* Problem statement *
Each line of the records below that holds "Most" should be copied out.

(Source data)
===== config.mk =====
export PLATFORM = sky130hd
export DESIGN_NAME = buffer_pool_clock_replacement
export DESIGN_NICKNAME = d
export VERILOG_FILES = /design/src/rtl/core/bpcr_pkg.sv /design/src/rtl/core/bpcr_front.sv /design/src/rtl/core/bpcr_back.sv /design/src/rtl/core/buffer_pool_clock_replacement.sv
export SDC_FILE = /design/constraint.sdc
export NUM_CORES = 2
export LEC_CHECK = 0
export ABC_AREA = 1
export BUFFER_PORTS_ARGS = -buffer_cell sky130_fd_sc_hd__buf_4
export CAP_MARGIN = 20
export CORE_ASPECT_RATIO = 2
export CORE_UTILIZATION = 60
export CTS_BUF_LIST = sky130_fd_sc_hd__clkbuf_4
export DETAILED_ROUTE_END_ITERATION = 8
export PLACE_DENSITY = 0.8
export SLEW_MARGIN = 20
export SYNTH_ARGS = -nofsm -noshare
export SYNTH_HDL_FRONTEND = slang
export SYNTH_SLANG_ARGS = --single-unit

===== constraint.sdc =====
create_clock -name clk -period 5.9 [get_ports clk]
set_clock_uncertainty 0.15 [all_clocks]
set_input_delay 0 -clock clk [delete_from_list [all_inputs] [get_ports clk]]
set_output_delay 0 -clock clk [all_outputs]
set_load 0.02 [all_outputs]

===== src/rtl/core/bpcr_pkg.sv =====
// Shared types and codes for the clock-replacement frame table.
`default_nettype none
package bpcr_pkg;

  // Command codes of an input item.
  typedef enum logic [2:0] {
    CMD_REQUEST  = 3'd0,
    CMD_UNPIN    = 3'd1,
    CMD_ALLOCATE = 3'd2,
    CMD_DISPOSE  = 3'd3,
    CMD_FLUSH    = 3'd4
  } cmd_t;

  // Status codes of a result item.
  typedef enum logic [2:0] {
    ST_OK         = 3'd0,
    ST_EXCEEDED   = 3'd1,
    ST_NOT_FOUND  = 3'd2,
    ST_NOT_PINNED = 3'd3,
    ST_PINNED     = 3'd4
  } status_t;

  localparam int unsigned CMD_BITS    = 3;
  localparam int unsigned STATUS_BITS = 3;
  localparam int unsigned FRAME_BITS  = 4;
  localparam int unsigned IN_FILE_BITS = 8;
  localparam int unsigned IN_PAGE_BITS = 20;
  localparam logic [7:0]  PIN_MAX     = 8'd255;

endpackage : bpcr_pkg
`default_nettype wire


===== src/rtl/core/bpcr_front.sv =====
// Front end: accepts items, drops unknown commands, and queues the rest.
`default_nettype none
module bpcr_front (
  input  wire logic                            clk,
  input  wire logic                            rst_n,
  input  wire logic                            in_valid,
  output logic                                 in_stall,
  input  wire logic [bpcr_pkg::CMD_BITS-1:0]   in_command,
  input  wire logic [bpcr_pkg::IN_FILE_BITS-1:0] in_file_id,
  input  wire logic [bpcr_pkg::IN_PAGE_BITS-1:0] in_page_no,
  input  wire logic                            in_mark_dirty,
  output logic                                 q_valid,
  input  wire logic                            q_take,
  output logic [bpcr_pkg::CMD_BITS-1:0]        q_command,
  output logic [bpcr_pkg::IN_FILE_BITS-1:0]    q_file_id,
  output logic [bpcr_pkg::IN_PAGE_BITS-1:0]    q_page_no,
  output logic                                 q_mark_dirty
);
  import bpcr_pkg::*;

  localparam int unsigned ENTRY_BITS = CMD_BITS + IN_FILE_BITS + IN_PAGE_BITS + 1;

  // Two-entry queue held in registers.
  logic [ENTRY_BITS-1:0] mem_r [2];
  logic                  wp_r, rp_r;
  logic [1:0]            cnt_r;
  logic                  known;
  logic                  push, pop;
  logic [ENTRY_BITS-1:0] head;

  // Commands above flush are dropped at the door.
  assign known    = (in_command <= CMD_BITS'(CMD_FLUSH));
  assign in_stall = (cnt_r == 2'd2);
  assign push     = in_valid && !in_stall && known;
  assign pop      = q_valid && q_take;
  assign q_valid  = (cnt_r != 2'd0);
  assign head     = mem_r[rp_r];
  assign {q_command, q_file_id, q_page_no, q_mark_dirty} = head;

  // Queue storage.
  always_ff @(posedge clk) begin
    if (push) begin
      mem_r[wp_r] <= {in_command, in_file_id, in_page_no, in_mark_dirty};
    end
  end

  // Queue pointers and fill count.
  always_ff @(posedge clk) begin
    if (!rst_n) begin
      wp_r  <= 1'b0;
      rp_r  <= 1'b0;
      cnt_r <= 2'd0;
    end else begin
      if (push) wp_r <= ~wp_r;
      if (pop)  rp_r <= ~rp_r;
      cnt_r <= cnt_r + {1'b0, push} - {1'b0, pop};
    end
  end

endmodule : bpcr_front
`default_nettype wire


===== src/rtl/core/bpcr_back.sv =====
// Back end: frame table, tag search, clock sweep and flush scan.
`default_nettype none
module bpcr_back #(
  parameter int unsigned NUM_FRAMES   = 16,
  parameter int unsigned FILE_ID_BITS = 8,
  parameter int unsigned PAGE_BITS    = 20
) (
  input  wire logic                              clk,
  input  wire logic                              rst_n,
  input  wire logic                              q_valid,
  output logic                                   q_take,
  input  wire logic [bpcr_pkg::CMD_BITS-1:0]     q_command,
  input  wire logic [bpcr_pkg::IN_FILE_BITS-1:0] q_file_id,
  input  wire logic [bpcr_pkg::IN_PAGE_BITS-1:0] q_page_no,
  input  wire logic                              q_mark_dirty,
  output logic                                   out_valid,
  input  wire logic                              out_stall,
  output logic [bpcr_pkg::STATUS_BITS-1:0]       out_status,
  output logic [bpcr_pkg::FRAME_BITS-1:0]        out_frame,
  output logic                                   out_fill_needed,
  output logic                                   out_writeback,
  output logic [bpcr_pkg::IN_FILE_BITS-1:0]      out_wb_file_id,
  output logic [bpcr_pkg::IN_PAGE_BITS-1:0]      out_wb_page_no,
  output logic                                   out_last
);
  import bpcr_pkg::*;

  localparam int unsigned IW = (NUM_FRAMES > 1) ? $clog2(NUM_FRAMES) : 1;
  localparam int unsigned SW = $clog2(2 * NUM_FRAMES + 1);
  localparam logic [IW-1:0] LAST_IDX = IW'(NUM_FRAMES - 1);
  localparam logic [SW-1:0] SWEEP_MAX = SW'(2 * NUM_FRAMES);

  typedef enum logic [2:0] {
    S_IDLE, S_LOOKUP, S_DECIDE, S_SWEEP, S_FLUSH, S_EMIT
  } state_t;

  // Per-frame control bits and tags.
  logic [NUM_FRAMES-1:0]   valid_r, ref_r, dirty_r;
  logic [7:0]              pins_r [NUM_FRAMES];
  logic [FILE_ID_BITS-1:0] ftag_r [NUM_FRAMES];
  logic [PAGE_BITS-1:0]    ptag_r [NUM_FRAMES];
  logic [IW-1:0]           hand_r;

  state_t                  state_r;
  logic [CMD_BITS-1:0]     cmd_r;
  logic [FILE_ID_BITS-1:0] f_r;
  logic [PAGE_BITS-1:0]    p_r;
  logic                    md_r;
  logic                    hit_r;
  logic [IW-1:0]           hidx_r;
  logic [SW-1:0]           steps_r;
  logic [IW-1:0]           scan_r;

  // Result register.
  logic                    ov_r;
  logic [STATUS_BITS-1:0]  st_r;
  logic [FRAME_BITS-1:0]   fr_r;
  logic                    fill_r, wb_r, last_r;
  logic [IN_FILE_BITS-1:0] wf_r;
  logic [IN_PAGE_BITS-1:0] wpg_r;

  // Tag compare against all frames, lowest index wins.
  logic [NUM_FRAMES-1:0] match;
  logic                  hit;
  logic [IW-1:0]         hidx;
  always_comb begin
    hit  = 1'b0;
    hidx = '0;
    for (int i = 0; i < NUM_FRAMES; i++) begin
      match[i] = valid_r[i] && ftag_r[i] == f_r && ptag_r[i] == p_r;
    end
    for (int i = NUM_FRAMES - 1; i >= 0; i--) begin
      if (match[i]) begin
        hit  = 1'b1;
        hidx = IW'(i);
      end
    end
  end

  logic [IW-1:0] nhand;
  assign nhand = (hand_r == LAST_IDX) ? '0 : hand_r + 1'b1;

  logic out_free;
  assign out_free = !ov_r || !out_stall;
  assign q_take   = (state_r == S_IDLE);

  assign out_valid       = ov_r;
  assign out_status      = st_r;
  assign out_frame       = fr_r;
  assign out_fill_needed = fill_r;
  assign out_writeback   = wb_r;
  assign out_wb_file_id  = wf_r;
  assign out_wb_page_no  = wpg_r;
  assign out_last        = last_r;

  // Sequencer, frame table updates and result register.
  always_ff @(posedge clk) begin
    if (!rst_n) begin
      state_r     <= S_IDLE;
      valid_r     <= '0;
      ref_r       <= '0;
      dirty_r     <= '0;
      hand_r      <= LAST_IDX;
      ov_r        <= 1'b0;
      for (int i = 0; i < NUM_FRAMES; i++) pins_r[i] <= 8'd0;
    end else begin
      if (ov_r && !out_stall) ov_r <= 1'b0;
      unique case (state_r)
        S_IDLE: begin
          if (q_valid) begin
            cmd_r   <= q_command;
            f_r     <= q_file_id[FILE_ID_BITS-1:0];
            p_r     <= q_page_no[PAGE_BITS-1:0];
            md_r    <= q_mark_dirty;
            steps_r <= '0;
            scan_r  <= '0;
            state_r <= (q_command == CMD_BITS'(CMD_FLUSH)) ? S_FLUSH : S_LOOKUP;
          end
        end
        S_LOOKUP: begin
          hit_r   <= hit;
          hidx_r  <= hidx;
          state_r <= S_DECIDE;
        end
        S_DECIDE: begin
          if (out_free) begin
            st_r   <= ST_OK;
            fr_r   <= '0;
            fill_r <= 1'b0;
            wb_r   <= 1'b0;
            wf_r   <= '0;
            wpg_r  <= '0;
            last_r <= 1'b1;
            state_r <= S_IDLE;
            case (cmd_r)
              CMD_BITS'(CMD_REQUEST): begin
                if (hit_r) begin
                  ref_r[hidx_r] <= 1'b1;
                  if (pins_r[hidx_r] != PIN_MAX) pins_r[hidx_r] <= pins_r[hidx_r] + 8'd1;
                  fr_r <= FRAME_BITS'(hidx_r);
                  ov_r <= 1'b1;
                end else begin
                  state_r <= S_SWEEP;
                end
              end
              CMD_BITS'(CMD_ALLOCATE): state_r <= S_SWEEP;
              CMD_BITS'(CMD_UNPIN): begin
                ov_r <= 1'b1;
                if (!hit_r) begin
                  st_r <= ST_NOT_FOUND;
                end else if (pins_r[hidx_r] == 8'd0) begin
                  st_r <= ST_NOT_PINNED;
                  fr_r <= FRAME_BITS'(hidx_r);
                end else begin
                  pins_r[hidx_r]  <= pins_r[hidx_r] - 8'd1;
                  dirty_r[hidx_r] <= dirty_r[hidx_r] | md_r;
                  fr_r <= FRAME_BITS'(hidx_r);
                end
              end
              default: begin
                // Dispose.
                ov_r <= 1'b1;
                if (hit_r) begin
                  valid_r[hidx_r] <= 1'b0;
                  ref_r[hidx_r]   <= 1'b0;
                  dirty_r[hidx_r] <= 1'b0;
                  pins_r[hidx_r]  <= 8'd0;
                  fr_r <= FRAME_BITS'(hidx_r);
                end
              end
            endcase
          end
        end
        S_SWEEP: begin
          // One hand step per cycle while the output is free; results wait for a free output.
          if (out_free) begin
            if (steps_r == SWEEP_MAX) begin
              ov_r    <= 1'b1;
              st_r    <= ST_EXCEEDED;
              fr_r    <= '0;
              fill_r  <= 1'b0;
              wb_r    <= 1'b0;
              wf_r    <= '0;
              wpg_r   <= '0;
              last_r  <= 1'b1;
              state_r <= S_IDLE;
            end else begin
              hand_r  <= nhand;
              steps_r <= steps_r + 1'b1;
              if (valid_r[nhand] && ref_r[nhand]) begin
                ref_r[nhand] <= 1'b0;
              end else if (!valid_r[nhand] || pins_r[nhand] == 8'd0) begin
                ov_r   <= 1'b1;
                st_r   <= ST_OK;
                fr_r   <= FRAME_BITS'(nhand);
                fill_r <= (cmd_r == CMD_BITS'(CMD_REQUEST));
                wb_r   <= valid_r[nhand] && dirty_r[nhand];
                wf_r   <= (valid_r[nhand] && dirty_r[nhand])
                          ? IN_FILE_BITS'(ftag_r[nhand]) : '0;
                wpg_r  <= (valid_r[nhand] && dirty_r[nhand])
                          ? IN_PAGE_BITS'(ptag_r[nhand]) : '0;
                last_r <= 1'b1;
                ftag_r[nhand]  <= f_r;
                ptag_r[nhand]  <= p_r;
                valid_r[nhand] <= 1'b1;
                ref_r[nhand]   <= 1'b1;
                dirty_r[nhand] <= 1'b0;
                pins_r[nhand]  <= 8'd1;
                state_r <= S_IDLE;
              end
            end
          end
        end
        S_FLUSH: begin
          // One frame per cycle while the output is free, from frame zero upward.
          if (out_free) begin
            fill_r <= 1'b0;
            if (valid_r[scan_r] && ftag_r[scan_r] == f_r) begin
              if (pins_r[scan_r] != 8'd0) begin
                ov_r    <= 1'b1;
                st_r    <= ST_PINNED;
                fr_r    <= FRAME_BITS'(scan_r);
                wb_r    <= 1'b0;
                wf_r    <= '0;
                wpg_r   <= '0;
                last_r  <= 1'b1;
                state_r <= S_IDLE;
              end else begin
                if (dirty_r[scan_r]) begin
                  ov_r   <= 1'b1;
                  st_r   <= ST_OK;
                  fr_r   <= FRAME_BITS'(scan_r);
                  wb_r   <= 1'b1;
                  wf_r   <= IN_FILE_BITS'(ftag_r[scan_r]);
                  wpg_r  <= IN_PAGE_BITS'(ptag_r[scan_r]);
                  last_r <= 1'b0;
                  dirty_r[scan_r] <= 1'b0;
                end
                valid_r[scan_r] <= 1'b0;
                scan_r <= scan_r + 1'b1;
                if (scan_r == LAST_IDX) state_r <= S_EMIT;
              end
            end else begin
              scan_r <= scan_r + 1'b1;
              if (scan_r == LAST_IDX) state_r <= S_EMIT;
            end
          end
        end
        S_EMIT: begin
          if (out_free) begin
            ov_r    <= 1'b1;
            st_r    <= ST_OK;
            fr_r    <= '0;
            fill_r  <= 1'b0;
            wb_r    <= 1'b0;
            wf_r    <= '0;
            wpg_r   <= '0;
            last_r  <= 1'b1;
            state_r <= S_IDLE;
          end
        end
        default: state_r <= S_IDLE;
      endcase
    end
  end

endmodule : bpcr_back
`default_nettype wire


===== src/rtl/core/buffer_pool_clock_replacement.sv =====
// Top level of the clock-replacement frame table of a page buffer pool.
//
//  channel | direction | handshake           | fields
//  in_     | input     | in_valid / in_stall | command, file_id, page_no, mark_dirty
//  out_    | output    | out_valid/out_stall | status, frame, fill_needed, writeback,
//          |           |                     | wb_file_id, wb_page_no, last
//
// Request on a miss and allocate run the clock sweep, which advances the hand by
// one frame per cycle while the output is free.
// Flush scans one frame per cycle while the output is free.
// A two-item queue lets the front accept items while the back works.
// Synchronous reset clears all frame control bits and sets the hand to the last frame.
`default_nettype none
module buffer_pool_clock_replacement #(
  parameter int unsigned NUM_FRAMES   = 16,
  parameter int unsigned FILE_ID_BITS = 8,
  parameter int unsigned PAGE_BITS    = 20
) (
  input  wire logic                              clk,
  input  wire logic                              rst_n,
  input  wire logic                              in_valid,
  output logic                                   in_stall,
  input  wire logic [bpcr_pkg::CMD_BITS-1:0]     in_command,
  input  wire logic [bpcr_pkg::IN_FILE_BITS-1:0] in_file_id,
  input  wire logic [bpcr_pkg::IN_PAGE_BITS-1:0] in_page_no,
  input  wire logic                              in_mark_dirty,
  output logic                                   out_valid,
  input  wire logic                              out_stall,
  output logic [bpcr_pkg::STATUS_BITS-1:0]       out_status,
  output logic [bpcr_pkg::FRAME_BITS-1:0]        out_frame,
  output logic                                   out_fill_needed,
  output logic                                   out_writeback,
  output logic [bpcr_pkg::IN_FILE_BITS-1:0]      out_wb_file_id,
  output logic [bpcr_pkg::IN_PAGE_BITS-1:0]      out_wb_page_no,
  output logic                                   out_last
);
  import bpcr_pkg::*;

  logic                    q_valid, q_take, q_mark_dirty;
  logic [CMD_BITS-1:0]     q_command;
  logic [IN_FILE_BITS-1:0] q_file_id;
  logic [IN_PAGE_BITS-1:0] q_page_no;

  // Front end and item queue.
  bpcr_front u_front (
    .clk, .rst_n, .in_valid, .in_stall, .in_command, .in_file_id, .in_page_no,
    .in_mark_dirty, .q_valid, .q_take, .q_command, .q_file_id, .q_page_no,
    .q_mark_dirty
  );

  // Frame table engine.
  bpcr_back #(
    .NUM_FRAMES(NUM_FRAMES), .FILE_ID_BITS(FILE_ID_BITS), .PAGE_BITS(PAGE_BITS)
  ) u_back (
    .clk, .rst_n, .q_valid, .q_take, .q_command, .q_file_id, .q_page_no,
    .q_mark_dirty, .out_valid, .out_stall, .out_status, .out_frame,
    .out_fill_needed, .out_writeback, .out_wb_file_id, .out_wb_page_no, .out_last
  );

endmodule : buffer_pool_clock_replacement
`default_nettype wire


==> results of run 1 <==
## cell families after synthesis
logic type | count (synthesis) | synth area share
DFF | 790 | 0.503
AOI/OAI and AO/OA | 1532 | 0.185
and+or+nand+nor | 2069 | 0.197
buffers and inverters | 889 | 0.0774
xor gates and xnor gates | 131 | 0.0250
muxes | 30 | 0.00736
adders and majority gates | 16 | 0.00436
## per-layer routing
layer	track usage	overflow
met5	0.218	1
met4	0.861	353
met1	0.788	1
met3	0.639	8
met2	0.960	399
## what timing repair did
action	CTS
gates resized for setup	0
setup buffers	0
hold buffers	76
endpoints found under the hold margin	404
## through the flow
| stage | instances | hold WS, ns |
|---|---|---|
| 3_5_place_dp | 6360 | 0.0377 |
| 2_1_floorplan | 5457 | -0.0511 |
| 3_3_place_gp | 6359 | 0.0352 |
| 4_1_cts | 6739 | 0.00404 |
==> metrics.md, run 1 <==
| Metric | Value |
|---|---|
| Status | `aborted with a tool error` |
| Last stage | `global routing (5_1_grt)` |
| First reported error | `[ERROR GRT-0116] Global routing finished with congestion. Check the congestion regions in the DRC Viewer.` |
| Root buf cell | `clkbuf_4` |
| Syn Inst Count | `about 5500` |
| Placed inst area | `~48000 um2` |
| Mapped Area | `between 40000 and 50000 um2` |
| Chip width | `198 um` |
| # rows | `between 100 and 150` |
| Synth Net Count | `approximately 5500` |
| CTS H-tree depth | `4` |
| First-pass GRT wire length | `between 400000 and 500000 um` |
| Most frequent cells after synthesis | `nand2_1 (1041), edfxtp_1 (725), o21ai_0 (616), a21oi_1 (520), inv_1 (520)` |
| Total track usage | `0.799` |
| Asr flop ratio synth | `0` |
| Synth Register Bits | `between 700 and 800` |
| Total clock buffers created by CTS | `roughly 170` |
| Synth cell types | `67` |
| Ys Warns | `0` |
| Largest net degree at the start of global routing | `roughly 160` |
| Share of the synthesized area in the top cell type | `0.475` |
| Initial Utilization | `0.605` |
| Post-synth EDFFs | `approximately 730` |
| Synthesized area per cell | `between 8 and 9 um2` |
| Clock sinks | `790` |
| Bufs on Longest Clock Path | `3` |
| Die height | `a little under 400 um` |
| Port-buffer cells | `75` |
| Yosys top cell by area | `edfxtp_1` |
| # IOs | `76` |
| Number of global-route vias before repair | `54400` |
| Total gr overflow | `approximately 760` |
| Seq/Total Area, Yosys | `0.503` |
| Dpl ws | `~1.2 ns` |
| Largest cells by area after synthesis | `edfxtp_1 (47%), nand2_1 (8.5%), o21ai_0 (6.7%)` |
| Top_reg_cell synth | `edfxtp_1` |
| Routability cong. | `1.18` |
| Detailed Place HPWL | `around 170000 um` |
| Most frequent cell after synthesis | `nand2_1` |
==> run 2, diff against run 1 <==
--- a/config.mk
+++ b/config.mk
@@ -8,11 +8,9 @@
 export ABC_AREA = 1
 export BUFFER_PORTS_ARGS = -buffer_cell sky130_fd_sc_hd__buf_4
 export CAP_MARGIN = 20
-export CORE_ASPECT_RATIO = 2
-export CORE_UTILIZATION = 60
-export CTS_BUF_LIST = sky130_fd_sc_hd__clkbuf_4
+export CORE_UTILIZATION = 40
 export DETAILED_ROUTE_END_ITERATION = 8
-export PLACE_DENSITY = 0.8
+export PLACE_DENSITY_LB_ADDON = 0.15
 export SLEW_MARGIN = 20
 export SYNTH_ARGS = -nofsm -noshare
 export SYNTH_HDL_FRONTEND = slang
==> constraint.sdc (replaced) <==
create_clock -name clk -period 7.67 [get_ports clk]
set_clock_uncertainty 0.15 [all_clocks]
set_input_delay 0 -clock clk [delete_from_list [all_inputs] [get_ports clk]]
set_output_delay 0 -clock clk [all_outputs]
set_load 0.02 [all_outputs]
==> run 2 against run 1 <==
The run now ends clean. Synthesized cell count is the same. Synthesized area unchanged.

* Your solution *
| Most frequent cells after synthesis | `nand2_1 (1041), edfxtp_1 (725), o21ai_0 (616), a21oi_1 (520), inv_1 (520)` |
| Most frequent cell after synthesis | `nand2_1` |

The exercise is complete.